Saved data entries
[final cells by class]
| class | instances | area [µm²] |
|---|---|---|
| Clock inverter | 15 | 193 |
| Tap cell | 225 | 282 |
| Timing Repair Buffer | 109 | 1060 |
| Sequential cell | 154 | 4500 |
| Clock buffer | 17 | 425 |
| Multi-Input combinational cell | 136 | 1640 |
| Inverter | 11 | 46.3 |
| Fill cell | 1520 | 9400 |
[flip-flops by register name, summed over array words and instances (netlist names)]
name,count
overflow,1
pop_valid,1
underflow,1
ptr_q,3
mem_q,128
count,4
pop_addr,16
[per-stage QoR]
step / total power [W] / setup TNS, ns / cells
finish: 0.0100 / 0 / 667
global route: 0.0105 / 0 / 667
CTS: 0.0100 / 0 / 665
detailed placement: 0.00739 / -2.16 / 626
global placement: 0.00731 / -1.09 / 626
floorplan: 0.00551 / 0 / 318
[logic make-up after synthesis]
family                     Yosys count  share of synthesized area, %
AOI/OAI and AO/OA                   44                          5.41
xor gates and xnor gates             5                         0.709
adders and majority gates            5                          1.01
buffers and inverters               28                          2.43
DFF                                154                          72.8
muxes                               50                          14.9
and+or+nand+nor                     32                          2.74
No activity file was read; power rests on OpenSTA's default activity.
--- config.mk ---
export PLATFORM = sky130hd
export DESIGN_NAME = alu32
export DESIGN_NICKNAME = d
export VERILOG_FILES = /design/src/rtl/alu32_pkg.sv /design/src/rtl/alu32_control.sv /design/src/rtl/alu32.sv
export SDC_FILE = /design/constraint.sdc
export NUM_CORES = 2
export LEC_CHECK = 0
export ABC_AREA = 1
export CORE_MARGIN = 2
export CORE_UTILIZATION = 53
export DETAILED_ROUTE_END_ITERATION = 8
export GPL_TIMING_DRIVEN = 1
export MAX_ROUTING_LAYER = met4
export PLACE_DENSITY = 0.71
export SLEW_MARGIN = 5
export SYNTH_ARGS = -nofsm -noshare
export SYNTH_HDL_FRONTEND = slang
export SYNTH_SLANG_ARGS = --single-unit
--- constraint.sdc ---
create_clock -name Clock -period 6.4 [get_ports Clock]
set_input_delay 0.96 -clock Clock [delete_from_list [all_inputs] [get_ports Clock]]
set_output_delay 0.96 -clock Clock [all_outputs]
set_load 0.01 [all_outputs]
--- src/rtl/alu32_pkg.sv ---
// Shared encodings for the alu32 execute/memory stage: ALUOp classes,
// R-type funct codes, I-type opcodes and the 4-bit ALU control word.
package alu32_pkg;

  typedef logic [3:0] alu_ctrl_t;

  localparam logic [1:0] ALUOP_MEM    = 2'b00;
  localparam logic [1:0] ALUOP_BRANCH = 2'b01;
  localparam logic [1:0] ALUOP_RTYPE  = 2'b10;
  localparam logic [1:0] ALUOP_ITYPE  = 2'b11;

  localparam logic [5:0] FUNCT_ADD = 6'b100000;
  localparam logic [5:0] FUNCT_SUB = 6'b100010;
  localparam logic [5:0] FUNCT_AND = 6'b100100;
  localparam logic [5:0] FUNCT_OR  = 6'b100101;
  localparam logic [5:0] FUNCT_SLT = 6'b101010;
  localparam logic [5:0] FUNCT_NOR = 6'b100111;

  localparam logic [5:0] OPC_ADDI = 6'b001000;
  localparam logic [5:0] OPC_ANDI = 6'b001100;
  localparam logic [5:0] OPC_ORI  = 6'b001101;
  localparam logic [5:0] OPC_SLTI = 6'b001010;

  // Control word layout: [3] Ainvert, [2] Bnegate, [1:0] op select.
  localparam alu_ctrl_t ALU_AND = 4'b0000;
  localparam alu_ctrl_t ALU_OR  = 4'b0001;
  localparam alu_ctrl_t ALU_ADD = 4'b0010;
  localparam alu_ctrl_t ALU_SUB = 4'b0110;
  localparam alu_ctrl_t ALU_SLT = 4'b0111;
  localparam alu_ctrl_t ALU_NOR = 4'b1100;

  localparam logic [1:0] OP_AND = 2'b00;
  localparam logic [1:0] OP_OR  = 2'b01;
  localparam logic [1:0] OP_ADD = 2'b10;
  localparam logic [1:0] OP_SLT = 2'b11;

endpackage

--- src/rtl/alu32_control.sv ---
// Combinational ALU control decode: ALUOp + funct + opcode -> control word.
// NOR decode is present only when ALU_NOR_EN is defined.
module alu32_control
  import alu32_pkg::*;
(
  input  logic [1:0] i_alu_op,
  input  logic [5:0] i_funct,
  input  logic [5:0] i_opcode,
  output alu_ctrl_t  o_alu_ctrl
);

  always_comb begin
    o_alu_ctrl = ALU_ADD;
    case (i_alu_op)
      ALUOP_MEM:    o_alu_ctrl = ALU_ADD;
      ALUOP_BRANCH: o_alu_ctrl = ALU_SUB;
      ALUOP_RTYPE: begin
        case (i_funct)
          FUNCT_ADD: o_alu_ctrl = ALU_ADD;
          FUNCT_SUB: o_alu_ctrl = ALU_SUB;
          FUNCT_AND: o_alu_ctrl = ALU_AND;
          FUNCT_OR:  o_alu_ctrl = ALU_OR;
          FUNCT_SLT: o_alu_ctrl = ALU_SLT;
`ifdef ALU_NOR_EN
          FUNCT_NOR: o_alu_ctrl = ALU_NOR;
`endif
          default:   o_alu_ctrl = ALU_ADD;
        endcase
      end
      ALUOP_ITYPE: begin
        case (i_opcode)
          OPC_ADDI: o_alu_ctrl = ALU_ADD;
          OPC_ANDI: o_alu_ctrl = ALU_AND;
          OPC_ORI:  o_alu_ctrl = ALU_OR;
          OPC_SLTI: o_alu_ctrl = ALU_SLT;
          default:  o_alu_ctrl = ALU_ADD;
        endcase
      end
      default: o_alu_ctrl = ALU_ADD;
    endcase
  end

endmodule

--- src/rtl/alu32.sv ---
// Execute/memory stage: ALU control decode, 32-bit ALU with flags and a
// word-organised data memory. Define ALU_NOR_EN to enable the NOR decode.
module alu32
  import alu32_pkg::*;
#(
  parameter int DMEM_WORDS = 64
) (
  input  logic        Clock,
  input  logic        Reset_n,
  input  logic [1:0]  ALUOp,
  input  logic [5:0]  Funct,
  input  logic [5:0]  Opcode,
  input  logic [31:0] A,
  input  logic [31:0] B,
  input  logic [31:0] WriteData,
  input  logic        MemWrite,
  input  logic        MemRead,
  output logic [3:0]  ALUCtrl,
  output logic [31:0] ALUResult,
  output logic        Zero,
  output logic        Overflow,
  output logic        CarryOut,
  output logic [31:0] ReadData
);

  localparam int AW = $clog2(DMEM_WORDS);

  alu_ctrl_t   w_ctrl;
  logic        w_ainv;
  logic        w_bneg;
  logic [1:0]  w_op;
  logic [31:0] w_a;
  logic [31:0] w_b;
  logic [32:0] w_sum;
  logic        w_ovf;
  logic [31:0] w_result;
  logic [AW-1:0] w_index;

  logic [31:0] r_mem [DMEM_WORDS];

  alu32_control u_control (
    .i_alu_op  (ALUOp),
    .i_funct   (Funct),
    .i_opcode  (Opcode),
    .o_alu_ctrl(w_ctrl)
  );

  assign w_ainv = w_ctrl[3];
  assign w_bneg = w_ctrl[2];
  assign w_op   = w_ctrl[1:0];

  assign w_a   = w_ainv ? ~A : A;
  assign w_b   = w_bneg ? ~B : B;
  // Carry-in equals Bnegate so that a + ~b + 1 forms the two's-complement subtract.
  assign w_sum = {1'b0, w_a} + {1'b0, w_b} + {32'b0, w_bneg};
  assign w_ovf = (w_a[31] == w_b[31]) && (w_sum[31] != w_a[31]);

  always_comb begin
    w_result = w_sum[31:0];
    case (w_op)
      OP_AND:  w_result = w_a & w_b;
      OP_OR:   w_result = w_a | w_b;
      OP_ADD:  w_result = w_sum[31:0];
      // Sign of the difference corrected by overflow gives true signed A < B.
      OP_SLT:  w_result = {31'b0, w_sum[31] ^ w_ovf};
      default: w_result = w_sum[31:0];
    endcase
  end

  assign ALUCtrl   = w_ctrl;
  assign ALUResult = w_result;
  assign Zero      = (w_result == 32'h0);
  assign Overflow  = w_ovf;
  assign CarryOut  = w_sum[32];

  // Byte address: low two bits and bits above the array size are dropped.
  assign w_index = w_result[AW+1:2];

  always_ff @(posedge Clock) begin
    if (!Reset_n) begin
      for (int i = 0; i < DMEM_WORDS; i++) begin
        r_mem[i] <= 32'h0;
      end
    end else if (MemWrite) begin
      r_mem[w_index] <= WriteData;
    end
  end

  assign ReadData = MemRead ? r_mem[w_index] : 32'h0;

endmodule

• _WHAT TO DO_:
Write out exactly the lines that fall from the line with "floorplan: 0.00551 / 0 / 318" to the line with "xor gates and" in the records above, keeping both ends.

• _SOLUTION TO THIS TASK_:
floorplan: 0.00551 / 0 / 318
[logic make-up after synthesis]
family                     Yosys count  share of synthesized area, %
AOI/OAI and AO/OA                   44                          5.41
xor gates and xnor gates             5                         0.709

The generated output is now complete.